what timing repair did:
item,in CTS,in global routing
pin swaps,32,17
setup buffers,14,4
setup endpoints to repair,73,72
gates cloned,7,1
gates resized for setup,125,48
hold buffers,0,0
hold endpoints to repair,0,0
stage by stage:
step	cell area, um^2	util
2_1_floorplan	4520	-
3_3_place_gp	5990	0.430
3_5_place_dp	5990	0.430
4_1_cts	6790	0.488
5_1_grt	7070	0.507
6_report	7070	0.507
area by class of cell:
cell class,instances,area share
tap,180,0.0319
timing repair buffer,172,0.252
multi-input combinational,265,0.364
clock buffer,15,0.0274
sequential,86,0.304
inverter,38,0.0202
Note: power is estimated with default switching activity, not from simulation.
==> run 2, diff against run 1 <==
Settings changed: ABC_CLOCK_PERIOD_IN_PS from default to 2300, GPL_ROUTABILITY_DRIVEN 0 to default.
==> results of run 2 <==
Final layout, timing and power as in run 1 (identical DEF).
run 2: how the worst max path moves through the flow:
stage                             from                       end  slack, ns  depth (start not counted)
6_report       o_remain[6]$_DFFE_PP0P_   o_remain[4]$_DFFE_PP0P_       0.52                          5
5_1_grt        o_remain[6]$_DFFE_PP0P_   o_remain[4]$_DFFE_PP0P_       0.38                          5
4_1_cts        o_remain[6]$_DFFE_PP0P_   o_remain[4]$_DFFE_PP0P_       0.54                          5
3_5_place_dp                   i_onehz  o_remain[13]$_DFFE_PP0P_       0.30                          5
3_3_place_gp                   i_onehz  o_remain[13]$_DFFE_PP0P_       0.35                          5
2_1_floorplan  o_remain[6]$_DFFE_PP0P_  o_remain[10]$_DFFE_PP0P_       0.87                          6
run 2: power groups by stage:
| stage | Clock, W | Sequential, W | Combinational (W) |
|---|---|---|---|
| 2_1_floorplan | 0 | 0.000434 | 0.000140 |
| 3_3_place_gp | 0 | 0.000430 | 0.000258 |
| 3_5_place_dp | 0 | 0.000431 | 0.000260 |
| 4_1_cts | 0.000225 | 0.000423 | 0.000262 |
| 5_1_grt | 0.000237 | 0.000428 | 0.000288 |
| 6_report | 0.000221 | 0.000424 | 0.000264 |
$ cat src/rtl/wrr_burst_arbiter.sv
// Packet-aware weighted round-robin arbiter: one owner per turn,
// whole bursts only, up to weight[i] bursts per turn.
module wrr_burst_arbiter #(
  parameter int NUM_REQ  = 4,
  parameter int DATA_W   = 32,
  parameter int WEIGHT_W = 4
) (
  input  logic                         clk,
  input  logic                         rstn,
  input  logic [NUM_REQ-1:0]           req_valid,
  input  logic [NUM_REQ-1:0]           req_last,
  input  logic [NUM_REQ*DATA_W-1:0]    req_data,
  output logic [NUM_REQ-1:0]           req_ready,
  input  logic [NUM_REQ*WEIGHT_W-1:0]  weight,
  output logic                         out_valid,
  output logic [DATA_W-1:0]            out_data,
  output logic                         out_last,
  input  logic                         out_ready,
  output logic [NUM_REQ-1:0]           grant,
  output logic                         busy
);

  localparam int IDX_W = (NUM_REQ > 1) ? $clog2(NUM_REQ) : 1;

  typedef enum logic {
    S_IDLE,
    S_GRANT
  } state_t;

  state_t              state_q, state_d;
  logic [NUM_REQ-1:0]  grant_q, grant_d;
  logic [NUM_REQ-1:0]  base_q, base_d;
  logic [WEIGHT_W-1:0] credit_q, credit_d;
  logic                at_bnd_q, at_bnd_d;
  logic                busy_q, busy_d;

  logic [IDX_W-1:0]    base_idx;
  logic [IDX_W-1:0]    pick_idx;
  logic [NUM_REQ-1:0]  pick_oh;
  logic [WEIGHT_W-1:0] pick_w;
  logic                beat;
  logic                own_valid;

  // Zero-cycle datapath through the current owner.
  always_comb begin
    out_data = '0;
    for (int i = 0; i < NUM_REQ; i++) begin
      if (grant_q[i]) out_data = req_data[i*DATA_W +: DATA_W];
    end
  end

  assign own_valid = |(req_valid & grant_q);
  assign out_valid = own_valid;
  assign out_last  = |(req_last & grant_q);
  assign req_ready = grant_q & {NUM_REQ{out_ready}};
  assign beat      = out_valid & out_ready;
  assign grant     = grant_q;
  assign busy      = busy_q;

  // Circular search for the first valid requester at or above base.
  always_comb begin
    int idx;
    logic found;
    base_idx = '0;
    for (int i = 0; i < NUM_REQ; i++) begin
      if (base_q[i]) base_idx = IDX_W'(i);
    end
    pick_oh  = '0;
    pick_idx = '0;
    found    = 1'b0;
    for (int off = 0; off < NUM_REQ; off++) begin
      idx = int'(base_idx) + off;
      if (idx >= NUM_REQ) idx = idx - NUM_REQ;
      if (!found && req_valid[idx]) begin
        pick_oh[idx] = 1'b1;
        pick_idx     = IDX_W'(idx);
        found        = 1'b1;
      end
    end
    pick_w = weight[pick_idx*WEIGHT_W +: WEIGHT_W];
  end

  always_comb begin
    state_d  = state_q;
    grant_d  = grant_q;
    base_d   = base_q;
    credit_d = credit_q;
    at_bnd_d = at_bnd_q;
    busy_d   = busy_q;
    unique case (state_q)
      S_IDLE: begin
        if (|req_valid) begin
          state_d  = S_GRANT;
          grant_d  = pick_oh;
          credit_d = (pick_w == '0) ? WEIGHT_W'(1) : pick_w;
          at_bnd_d = 1'b1;
          busy_d   = 1'b1;
        end
      end
      S_GRANT: begin
        if (beat) at_bnd_d = out_last;
        if ((beat && out_last && credit_q == WEIGHT_W'(1)) ||
            (!beat && at_bnd_q && !own_valid)) begin
          state_d = S_IDLE;
          grant_d = '0;
          busy_d  = 1'b0;
          base_d  = {grant_q[NUM_REQ-2:0], grant_q[NUM_REQ-1]};
        end else if (beat && out_last) begin
          credit_d = credit_q - WEIGHT_W'(1);
        end
      end
      default: state_d = S_IDLE;
    endcase
  end

  always_ff @(posedge clk or negedge rstn) begin
    if (!rstn) begin
      state_q  <= S_IDLE;
      grant_q  <= '0;
      base_q   <= NUM_REQ'(1);
      credit_q <= '0;
      at_bnd_q <= 1'b1;
      busy_q   <= 1'b0;
    end else begin
      state_q  <= state_d;
      grant_q  <= grant_d;
      base_q   <= base_d;
      credit_q <= credit_d;
      at_bnd_q <= at_bnd_d;
      busy_q   <= busy_d;
    end
  end

endmodule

==============================

Write out the lines of the entries, word for word, from the first through the one containing "Final layout, timing", and stop at that line.

[YOUR SOLUTION]
what timing repair did:
item,in CTS,in global routing
pin swaps,32,17
setup buffers,14,4
setup endpoints to repair,73,72
gates cloned,7,1
gates resized for setup,125,48
hold buffers,0,0
hold endpoints to repair,0,0
stage by stage:
step	cell area, um^2	util
2_1_floorplan	4520	-
3_3_place_gp	5990	0.430
3_5_place_dp	5990	0.430
4_1_cts	6790	0.488
5_1_grt	7070	0.507
6_report	7070	0.507
area by class of cell:
cell class,instances,area share
tap,180,0.0319
timing repair buffer,172,0.252
multi-input combinational,265,0.364
clock buffer,15,0.0274
sequential,86,0.304
inverter,38,0.0202
Note: power is estimated with default switching activity, not from simulation.
==> run 2, diff against run 1 <==
Settings changed: ABC_CLOCK_PERIOD_IN_PS from default to 2300, GPL_ROUTABILITY_DRIVEN 0 to default.
==> results of run 2 <==
Final layout, timing and power as in run 1 (identical DEF).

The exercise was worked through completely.